### [PROBLEM REQUIREMENTS]
The following data has a line with "Buf/Inv on CP: 2" and a line with "CP cell: nor4_1". Write out exactly those lines and all the lines between them.

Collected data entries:

####################

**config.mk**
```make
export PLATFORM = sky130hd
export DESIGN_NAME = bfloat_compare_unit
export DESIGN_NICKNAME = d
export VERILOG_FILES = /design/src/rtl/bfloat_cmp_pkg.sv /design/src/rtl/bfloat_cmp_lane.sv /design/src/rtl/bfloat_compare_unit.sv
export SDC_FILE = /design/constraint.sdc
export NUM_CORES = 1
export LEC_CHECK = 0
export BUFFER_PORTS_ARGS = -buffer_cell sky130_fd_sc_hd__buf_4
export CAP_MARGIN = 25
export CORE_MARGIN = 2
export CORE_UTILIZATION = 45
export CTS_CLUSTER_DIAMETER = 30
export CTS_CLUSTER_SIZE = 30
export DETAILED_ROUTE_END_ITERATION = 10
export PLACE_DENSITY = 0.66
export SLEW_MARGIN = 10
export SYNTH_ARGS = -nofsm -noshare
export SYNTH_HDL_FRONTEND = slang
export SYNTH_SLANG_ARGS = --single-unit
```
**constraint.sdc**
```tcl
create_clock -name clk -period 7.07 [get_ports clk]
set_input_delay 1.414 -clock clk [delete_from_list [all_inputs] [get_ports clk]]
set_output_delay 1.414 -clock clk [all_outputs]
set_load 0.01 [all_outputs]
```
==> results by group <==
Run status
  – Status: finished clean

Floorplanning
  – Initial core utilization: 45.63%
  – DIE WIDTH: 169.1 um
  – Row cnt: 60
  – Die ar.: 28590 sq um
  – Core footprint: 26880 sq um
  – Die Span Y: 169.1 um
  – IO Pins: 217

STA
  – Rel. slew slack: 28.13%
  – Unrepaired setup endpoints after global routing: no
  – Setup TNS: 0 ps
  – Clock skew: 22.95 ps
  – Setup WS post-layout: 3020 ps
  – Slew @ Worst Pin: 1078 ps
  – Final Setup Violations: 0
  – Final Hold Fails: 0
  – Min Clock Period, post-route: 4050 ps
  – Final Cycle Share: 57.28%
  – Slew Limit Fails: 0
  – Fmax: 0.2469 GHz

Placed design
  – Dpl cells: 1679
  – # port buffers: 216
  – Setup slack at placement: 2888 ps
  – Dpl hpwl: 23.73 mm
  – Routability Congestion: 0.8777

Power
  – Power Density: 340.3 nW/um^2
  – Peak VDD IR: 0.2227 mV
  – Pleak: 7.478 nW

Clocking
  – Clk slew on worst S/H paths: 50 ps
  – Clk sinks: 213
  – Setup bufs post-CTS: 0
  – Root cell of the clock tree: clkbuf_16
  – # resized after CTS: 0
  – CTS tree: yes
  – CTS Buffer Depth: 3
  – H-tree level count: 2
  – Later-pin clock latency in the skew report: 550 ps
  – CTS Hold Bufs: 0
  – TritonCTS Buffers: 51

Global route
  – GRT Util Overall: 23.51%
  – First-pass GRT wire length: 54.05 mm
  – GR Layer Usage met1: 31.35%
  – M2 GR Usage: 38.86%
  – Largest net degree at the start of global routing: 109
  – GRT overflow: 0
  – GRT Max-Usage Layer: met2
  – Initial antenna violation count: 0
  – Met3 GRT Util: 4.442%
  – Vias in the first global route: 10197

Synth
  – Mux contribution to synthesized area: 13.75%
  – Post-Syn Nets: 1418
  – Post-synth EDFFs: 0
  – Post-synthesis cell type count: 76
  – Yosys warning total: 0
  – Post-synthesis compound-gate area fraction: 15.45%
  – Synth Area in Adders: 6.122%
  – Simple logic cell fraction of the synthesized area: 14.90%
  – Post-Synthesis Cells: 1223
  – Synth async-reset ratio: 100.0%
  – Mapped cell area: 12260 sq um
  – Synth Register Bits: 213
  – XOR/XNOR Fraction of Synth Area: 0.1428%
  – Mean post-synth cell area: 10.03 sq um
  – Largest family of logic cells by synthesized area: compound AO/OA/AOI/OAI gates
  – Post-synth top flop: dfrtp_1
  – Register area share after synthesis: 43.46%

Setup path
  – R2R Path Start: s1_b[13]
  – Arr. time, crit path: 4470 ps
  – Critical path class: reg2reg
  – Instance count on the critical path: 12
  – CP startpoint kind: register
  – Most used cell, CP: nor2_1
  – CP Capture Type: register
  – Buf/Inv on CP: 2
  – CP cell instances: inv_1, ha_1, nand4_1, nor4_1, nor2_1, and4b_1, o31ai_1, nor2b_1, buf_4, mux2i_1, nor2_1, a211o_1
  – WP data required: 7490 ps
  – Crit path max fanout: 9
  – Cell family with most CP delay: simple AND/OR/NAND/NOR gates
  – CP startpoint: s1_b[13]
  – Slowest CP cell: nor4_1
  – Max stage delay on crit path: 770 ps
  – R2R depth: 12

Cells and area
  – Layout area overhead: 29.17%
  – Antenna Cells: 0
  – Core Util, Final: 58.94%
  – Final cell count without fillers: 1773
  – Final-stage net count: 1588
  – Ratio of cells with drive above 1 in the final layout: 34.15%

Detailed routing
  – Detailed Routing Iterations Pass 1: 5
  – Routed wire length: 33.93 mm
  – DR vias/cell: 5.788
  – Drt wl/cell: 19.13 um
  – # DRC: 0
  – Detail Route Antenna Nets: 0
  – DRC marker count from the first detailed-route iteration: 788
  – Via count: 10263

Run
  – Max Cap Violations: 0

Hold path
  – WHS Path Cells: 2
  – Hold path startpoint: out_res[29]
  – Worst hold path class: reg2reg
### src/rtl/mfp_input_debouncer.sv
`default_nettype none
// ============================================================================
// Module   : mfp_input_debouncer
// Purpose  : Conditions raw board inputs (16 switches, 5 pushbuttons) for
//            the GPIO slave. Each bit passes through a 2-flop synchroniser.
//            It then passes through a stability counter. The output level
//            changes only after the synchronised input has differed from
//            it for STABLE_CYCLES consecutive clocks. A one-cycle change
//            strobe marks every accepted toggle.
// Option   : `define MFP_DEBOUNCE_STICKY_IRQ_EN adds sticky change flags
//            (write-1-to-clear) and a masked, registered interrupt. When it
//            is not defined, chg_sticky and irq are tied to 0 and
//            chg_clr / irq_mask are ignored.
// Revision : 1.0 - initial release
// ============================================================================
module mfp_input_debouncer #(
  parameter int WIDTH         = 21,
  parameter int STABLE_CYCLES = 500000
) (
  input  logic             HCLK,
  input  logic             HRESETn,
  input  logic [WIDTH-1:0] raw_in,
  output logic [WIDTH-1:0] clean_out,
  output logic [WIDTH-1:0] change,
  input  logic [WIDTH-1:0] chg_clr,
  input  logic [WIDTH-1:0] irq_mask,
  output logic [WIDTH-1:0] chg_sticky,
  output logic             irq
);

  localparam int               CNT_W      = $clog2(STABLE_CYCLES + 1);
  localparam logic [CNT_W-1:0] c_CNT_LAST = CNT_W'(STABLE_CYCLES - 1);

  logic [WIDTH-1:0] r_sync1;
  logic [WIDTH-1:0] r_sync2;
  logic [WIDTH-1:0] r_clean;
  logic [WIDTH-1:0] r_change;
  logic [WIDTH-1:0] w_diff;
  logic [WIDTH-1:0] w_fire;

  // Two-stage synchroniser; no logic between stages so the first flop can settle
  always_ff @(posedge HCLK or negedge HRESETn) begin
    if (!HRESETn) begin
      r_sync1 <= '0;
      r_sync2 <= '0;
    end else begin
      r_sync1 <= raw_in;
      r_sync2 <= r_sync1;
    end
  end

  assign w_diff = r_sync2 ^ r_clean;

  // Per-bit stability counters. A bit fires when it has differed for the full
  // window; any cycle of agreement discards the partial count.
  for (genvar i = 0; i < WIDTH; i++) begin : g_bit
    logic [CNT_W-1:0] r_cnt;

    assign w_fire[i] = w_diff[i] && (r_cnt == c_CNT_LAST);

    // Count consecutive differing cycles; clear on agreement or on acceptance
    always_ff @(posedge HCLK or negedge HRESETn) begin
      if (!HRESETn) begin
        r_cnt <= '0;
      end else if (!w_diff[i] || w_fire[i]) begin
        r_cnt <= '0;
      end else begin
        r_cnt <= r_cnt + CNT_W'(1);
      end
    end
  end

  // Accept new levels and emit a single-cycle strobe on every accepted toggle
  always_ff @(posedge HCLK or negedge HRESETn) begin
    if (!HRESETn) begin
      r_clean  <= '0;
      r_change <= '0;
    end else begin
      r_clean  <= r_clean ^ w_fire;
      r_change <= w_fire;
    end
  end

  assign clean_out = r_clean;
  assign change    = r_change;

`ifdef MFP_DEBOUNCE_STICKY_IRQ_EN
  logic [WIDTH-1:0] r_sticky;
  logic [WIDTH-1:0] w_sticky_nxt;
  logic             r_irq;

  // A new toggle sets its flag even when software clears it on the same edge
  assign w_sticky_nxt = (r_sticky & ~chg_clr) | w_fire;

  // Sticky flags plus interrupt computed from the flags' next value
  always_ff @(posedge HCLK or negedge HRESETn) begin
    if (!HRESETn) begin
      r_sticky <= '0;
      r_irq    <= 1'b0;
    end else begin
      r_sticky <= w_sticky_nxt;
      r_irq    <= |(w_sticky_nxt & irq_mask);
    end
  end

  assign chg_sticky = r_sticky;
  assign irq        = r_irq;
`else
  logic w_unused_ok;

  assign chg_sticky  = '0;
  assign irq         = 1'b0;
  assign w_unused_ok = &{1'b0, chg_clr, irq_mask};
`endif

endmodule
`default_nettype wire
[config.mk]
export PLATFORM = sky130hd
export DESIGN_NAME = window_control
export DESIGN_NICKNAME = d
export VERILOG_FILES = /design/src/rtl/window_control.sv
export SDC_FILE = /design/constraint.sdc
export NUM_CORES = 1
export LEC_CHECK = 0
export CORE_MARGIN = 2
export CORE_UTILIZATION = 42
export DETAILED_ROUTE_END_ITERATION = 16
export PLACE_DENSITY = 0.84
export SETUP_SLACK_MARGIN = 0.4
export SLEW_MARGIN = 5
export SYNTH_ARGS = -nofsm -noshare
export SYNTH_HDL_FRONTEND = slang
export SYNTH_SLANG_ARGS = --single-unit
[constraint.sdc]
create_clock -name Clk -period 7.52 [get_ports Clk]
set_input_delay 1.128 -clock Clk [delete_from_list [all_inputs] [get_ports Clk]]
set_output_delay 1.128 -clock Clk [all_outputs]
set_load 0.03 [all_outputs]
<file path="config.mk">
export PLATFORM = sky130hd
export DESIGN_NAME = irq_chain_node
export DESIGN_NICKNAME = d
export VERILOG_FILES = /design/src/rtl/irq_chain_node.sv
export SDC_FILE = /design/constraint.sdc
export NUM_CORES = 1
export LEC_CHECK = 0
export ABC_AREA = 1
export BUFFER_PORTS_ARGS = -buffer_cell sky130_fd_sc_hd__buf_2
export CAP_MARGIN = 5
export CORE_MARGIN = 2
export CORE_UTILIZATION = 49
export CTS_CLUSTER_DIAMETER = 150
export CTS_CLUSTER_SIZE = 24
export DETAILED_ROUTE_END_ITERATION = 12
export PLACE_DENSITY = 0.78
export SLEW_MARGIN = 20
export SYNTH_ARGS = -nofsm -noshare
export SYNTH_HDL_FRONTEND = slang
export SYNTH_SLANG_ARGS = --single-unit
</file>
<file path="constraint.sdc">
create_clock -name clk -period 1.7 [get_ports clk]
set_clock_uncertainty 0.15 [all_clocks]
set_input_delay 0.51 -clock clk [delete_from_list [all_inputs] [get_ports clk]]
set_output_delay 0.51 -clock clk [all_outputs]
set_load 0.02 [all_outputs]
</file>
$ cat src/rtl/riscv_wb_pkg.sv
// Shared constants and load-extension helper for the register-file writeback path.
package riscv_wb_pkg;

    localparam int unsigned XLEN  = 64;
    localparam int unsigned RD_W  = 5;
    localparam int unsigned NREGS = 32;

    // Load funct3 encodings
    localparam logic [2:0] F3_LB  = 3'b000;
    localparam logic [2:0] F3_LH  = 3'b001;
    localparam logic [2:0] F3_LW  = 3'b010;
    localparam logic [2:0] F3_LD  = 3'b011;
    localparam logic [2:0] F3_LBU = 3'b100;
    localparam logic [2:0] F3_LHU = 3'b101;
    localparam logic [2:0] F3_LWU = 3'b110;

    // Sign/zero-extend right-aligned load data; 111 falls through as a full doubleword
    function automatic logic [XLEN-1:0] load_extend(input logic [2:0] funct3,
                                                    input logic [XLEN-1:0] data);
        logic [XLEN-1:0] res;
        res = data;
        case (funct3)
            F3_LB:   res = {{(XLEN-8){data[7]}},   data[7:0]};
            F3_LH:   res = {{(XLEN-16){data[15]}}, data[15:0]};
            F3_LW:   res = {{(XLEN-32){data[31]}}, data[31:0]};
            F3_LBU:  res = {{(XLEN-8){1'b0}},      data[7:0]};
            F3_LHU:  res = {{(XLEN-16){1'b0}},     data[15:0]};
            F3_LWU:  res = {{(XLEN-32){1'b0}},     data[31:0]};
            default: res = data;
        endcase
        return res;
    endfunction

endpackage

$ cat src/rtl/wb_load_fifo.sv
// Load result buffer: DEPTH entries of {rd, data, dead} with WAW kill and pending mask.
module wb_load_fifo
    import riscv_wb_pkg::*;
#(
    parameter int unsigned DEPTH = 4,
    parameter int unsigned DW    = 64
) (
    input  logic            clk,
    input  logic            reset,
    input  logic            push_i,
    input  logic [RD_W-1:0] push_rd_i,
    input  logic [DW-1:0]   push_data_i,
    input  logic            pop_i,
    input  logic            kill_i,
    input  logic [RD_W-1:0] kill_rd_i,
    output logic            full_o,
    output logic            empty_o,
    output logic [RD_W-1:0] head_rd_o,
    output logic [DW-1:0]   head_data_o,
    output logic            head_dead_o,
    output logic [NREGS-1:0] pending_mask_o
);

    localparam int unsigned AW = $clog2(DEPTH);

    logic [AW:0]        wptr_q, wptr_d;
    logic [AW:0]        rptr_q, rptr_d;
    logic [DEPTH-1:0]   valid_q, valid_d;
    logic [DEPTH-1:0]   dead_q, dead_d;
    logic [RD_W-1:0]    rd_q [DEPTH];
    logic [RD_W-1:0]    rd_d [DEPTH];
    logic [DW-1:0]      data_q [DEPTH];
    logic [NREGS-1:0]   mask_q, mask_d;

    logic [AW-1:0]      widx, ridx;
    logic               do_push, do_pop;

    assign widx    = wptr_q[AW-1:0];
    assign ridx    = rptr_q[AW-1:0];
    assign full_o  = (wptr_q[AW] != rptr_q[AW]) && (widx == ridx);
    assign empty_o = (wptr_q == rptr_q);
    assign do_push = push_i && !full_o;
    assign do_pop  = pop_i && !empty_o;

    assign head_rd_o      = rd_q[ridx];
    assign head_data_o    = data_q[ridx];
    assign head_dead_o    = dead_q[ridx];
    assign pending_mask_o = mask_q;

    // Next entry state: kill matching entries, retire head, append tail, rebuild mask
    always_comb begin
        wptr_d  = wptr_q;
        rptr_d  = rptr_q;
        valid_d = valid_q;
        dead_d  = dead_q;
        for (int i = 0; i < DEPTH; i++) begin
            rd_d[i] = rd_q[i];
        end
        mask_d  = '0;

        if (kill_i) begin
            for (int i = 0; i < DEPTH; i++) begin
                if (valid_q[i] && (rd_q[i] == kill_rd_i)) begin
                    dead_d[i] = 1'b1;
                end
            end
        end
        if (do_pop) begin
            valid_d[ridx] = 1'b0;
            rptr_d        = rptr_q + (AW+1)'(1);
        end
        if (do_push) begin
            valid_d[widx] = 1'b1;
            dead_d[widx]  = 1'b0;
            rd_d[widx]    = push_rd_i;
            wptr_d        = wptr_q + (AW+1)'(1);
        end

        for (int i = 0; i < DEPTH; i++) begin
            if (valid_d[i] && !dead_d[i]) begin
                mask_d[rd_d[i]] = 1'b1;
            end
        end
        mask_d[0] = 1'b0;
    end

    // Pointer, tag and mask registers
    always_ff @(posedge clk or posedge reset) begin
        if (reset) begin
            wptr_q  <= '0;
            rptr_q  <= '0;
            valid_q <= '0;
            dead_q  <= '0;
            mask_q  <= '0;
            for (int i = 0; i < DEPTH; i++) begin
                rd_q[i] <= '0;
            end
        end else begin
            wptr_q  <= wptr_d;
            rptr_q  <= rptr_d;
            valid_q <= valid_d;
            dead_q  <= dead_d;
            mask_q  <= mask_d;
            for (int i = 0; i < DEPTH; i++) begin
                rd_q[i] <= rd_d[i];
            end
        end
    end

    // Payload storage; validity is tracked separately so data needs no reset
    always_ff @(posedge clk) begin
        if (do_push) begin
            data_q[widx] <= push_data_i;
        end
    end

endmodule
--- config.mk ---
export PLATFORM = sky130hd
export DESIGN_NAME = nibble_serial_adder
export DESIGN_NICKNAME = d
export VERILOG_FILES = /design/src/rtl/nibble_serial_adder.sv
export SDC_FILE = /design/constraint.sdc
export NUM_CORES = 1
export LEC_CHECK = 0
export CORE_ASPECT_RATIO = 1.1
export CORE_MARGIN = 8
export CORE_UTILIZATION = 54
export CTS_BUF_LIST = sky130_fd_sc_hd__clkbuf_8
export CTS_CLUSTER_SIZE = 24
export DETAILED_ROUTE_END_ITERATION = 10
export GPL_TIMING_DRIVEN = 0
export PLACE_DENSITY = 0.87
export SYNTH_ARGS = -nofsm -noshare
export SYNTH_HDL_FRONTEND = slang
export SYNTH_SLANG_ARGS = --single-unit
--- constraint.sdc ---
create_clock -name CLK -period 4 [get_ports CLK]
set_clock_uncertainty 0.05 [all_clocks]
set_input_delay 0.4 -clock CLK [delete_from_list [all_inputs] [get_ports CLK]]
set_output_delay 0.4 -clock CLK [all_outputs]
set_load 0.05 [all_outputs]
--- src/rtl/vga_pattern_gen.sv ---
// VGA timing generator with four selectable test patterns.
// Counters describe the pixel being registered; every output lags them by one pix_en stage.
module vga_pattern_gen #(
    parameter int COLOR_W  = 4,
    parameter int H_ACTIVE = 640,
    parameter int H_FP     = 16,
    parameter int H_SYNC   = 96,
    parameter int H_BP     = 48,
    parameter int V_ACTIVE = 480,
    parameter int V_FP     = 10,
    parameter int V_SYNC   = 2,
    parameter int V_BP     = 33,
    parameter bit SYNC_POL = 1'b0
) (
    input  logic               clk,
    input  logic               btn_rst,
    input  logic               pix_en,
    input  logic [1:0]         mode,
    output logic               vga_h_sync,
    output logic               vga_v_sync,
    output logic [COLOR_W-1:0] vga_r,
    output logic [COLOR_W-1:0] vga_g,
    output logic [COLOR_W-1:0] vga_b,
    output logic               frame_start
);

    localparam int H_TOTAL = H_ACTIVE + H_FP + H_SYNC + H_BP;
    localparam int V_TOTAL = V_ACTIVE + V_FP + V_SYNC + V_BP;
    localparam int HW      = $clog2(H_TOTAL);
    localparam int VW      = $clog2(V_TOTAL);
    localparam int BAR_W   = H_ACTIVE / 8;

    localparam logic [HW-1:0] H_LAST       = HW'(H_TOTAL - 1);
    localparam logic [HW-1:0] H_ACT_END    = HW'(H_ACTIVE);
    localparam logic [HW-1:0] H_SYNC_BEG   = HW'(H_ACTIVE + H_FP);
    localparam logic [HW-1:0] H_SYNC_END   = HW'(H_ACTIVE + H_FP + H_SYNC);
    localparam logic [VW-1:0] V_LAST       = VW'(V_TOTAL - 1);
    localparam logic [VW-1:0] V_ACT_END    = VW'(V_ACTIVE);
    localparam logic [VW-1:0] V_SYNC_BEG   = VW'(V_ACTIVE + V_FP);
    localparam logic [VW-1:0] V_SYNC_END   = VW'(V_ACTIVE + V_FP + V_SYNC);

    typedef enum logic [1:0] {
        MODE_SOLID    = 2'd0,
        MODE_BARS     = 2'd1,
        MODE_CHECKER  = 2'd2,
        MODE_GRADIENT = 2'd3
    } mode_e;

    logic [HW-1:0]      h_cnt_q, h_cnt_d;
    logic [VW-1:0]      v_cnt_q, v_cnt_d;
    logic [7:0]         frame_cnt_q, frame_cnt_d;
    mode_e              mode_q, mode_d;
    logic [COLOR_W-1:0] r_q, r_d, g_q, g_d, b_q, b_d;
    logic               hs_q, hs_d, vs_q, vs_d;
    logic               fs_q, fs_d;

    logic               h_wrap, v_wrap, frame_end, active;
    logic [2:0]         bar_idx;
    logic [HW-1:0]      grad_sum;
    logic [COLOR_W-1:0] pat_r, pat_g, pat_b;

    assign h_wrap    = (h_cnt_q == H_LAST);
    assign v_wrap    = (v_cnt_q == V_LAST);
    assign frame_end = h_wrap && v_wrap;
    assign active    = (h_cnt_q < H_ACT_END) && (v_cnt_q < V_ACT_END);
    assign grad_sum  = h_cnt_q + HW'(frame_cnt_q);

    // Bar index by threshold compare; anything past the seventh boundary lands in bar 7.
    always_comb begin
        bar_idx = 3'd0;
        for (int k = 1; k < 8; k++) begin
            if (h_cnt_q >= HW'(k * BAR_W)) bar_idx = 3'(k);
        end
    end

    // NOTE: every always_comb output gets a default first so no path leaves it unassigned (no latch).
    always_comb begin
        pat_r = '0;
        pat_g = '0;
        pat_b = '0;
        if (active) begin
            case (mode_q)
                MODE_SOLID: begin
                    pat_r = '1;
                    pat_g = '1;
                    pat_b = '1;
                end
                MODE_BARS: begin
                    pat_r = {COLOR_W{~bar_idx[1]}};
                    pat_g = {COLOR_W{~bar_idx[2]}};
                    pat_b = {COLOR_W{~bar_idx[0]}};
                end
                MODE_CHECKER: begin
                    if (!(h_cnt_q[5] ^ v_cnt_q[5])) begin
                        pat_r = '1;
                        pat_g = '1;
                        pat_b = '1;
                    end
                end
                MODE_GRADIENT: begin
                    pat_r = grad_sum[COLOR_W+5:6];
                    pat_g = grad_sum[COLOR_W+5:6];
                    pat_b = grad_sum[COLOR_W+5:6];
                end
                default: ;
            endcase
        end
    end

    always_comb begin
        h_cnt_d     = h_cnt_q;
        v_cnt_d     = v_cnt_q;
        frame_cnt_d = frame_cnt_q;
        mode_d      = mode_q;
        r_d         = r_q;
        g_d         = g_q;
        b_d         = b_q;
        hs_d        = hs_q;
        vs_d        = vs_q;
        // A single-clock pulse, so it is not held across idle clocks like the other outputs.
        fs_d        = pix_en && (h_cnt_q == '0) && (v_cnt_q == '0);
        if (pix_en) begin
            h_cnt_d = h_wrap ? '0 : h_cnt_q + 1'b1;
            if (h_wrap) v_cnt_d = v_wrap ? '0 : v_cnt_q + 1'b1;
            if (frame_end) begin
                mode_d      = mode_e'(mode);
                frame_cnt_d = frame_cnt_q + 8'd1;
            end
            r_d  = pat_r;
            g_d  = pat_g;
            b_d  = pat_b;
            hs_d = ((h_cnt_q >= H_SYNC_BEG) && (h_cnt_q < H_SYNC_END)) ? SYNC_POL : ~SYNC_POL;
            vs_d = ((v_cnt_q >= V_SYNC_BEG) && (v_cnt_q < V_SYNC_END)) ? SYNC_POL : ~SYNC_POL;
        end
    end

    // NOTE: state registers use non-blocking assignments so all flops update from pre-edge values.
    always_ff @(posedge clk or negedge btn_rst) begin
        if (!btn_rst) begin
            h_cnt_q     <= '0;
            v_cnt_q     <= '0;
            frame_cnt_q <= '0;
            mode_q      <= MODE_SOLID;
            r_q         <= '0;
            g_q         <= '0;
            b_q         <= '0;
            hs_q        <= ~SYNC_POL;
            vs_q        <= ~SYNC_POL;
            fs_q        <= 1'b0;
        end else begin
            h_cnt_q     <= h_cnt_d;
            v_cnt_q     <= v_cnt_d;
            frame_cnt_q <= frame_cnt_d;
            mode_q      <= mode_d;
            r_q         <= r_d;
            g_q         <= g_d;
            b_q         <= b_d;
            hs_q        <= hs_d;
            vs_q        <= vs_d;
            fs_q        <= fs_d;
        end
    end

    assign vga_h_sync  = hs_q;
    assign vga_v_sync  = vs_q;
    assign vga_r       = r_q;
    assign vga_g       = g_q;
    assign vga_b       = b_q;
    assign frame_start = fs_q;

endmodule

####################

### [TASK RESULT]
  – Buf/Inv on CP: 2
  – CP cell instances: inv_1, ha_1, nand4_1, nor4_1, nor2_1, and4b_1, o31ai_1, nor2b_1, buf_4, mux2i_1, nor2_1, a211o_1
  – WP data required: 7490 ps
  – Crit path max fanout: 9
  – Cell family with most CP delay: simple AND/OR/NAND/NOR gates
  – CP startpoint: s1_b[13]
  – Slowest CP cell: nor4_1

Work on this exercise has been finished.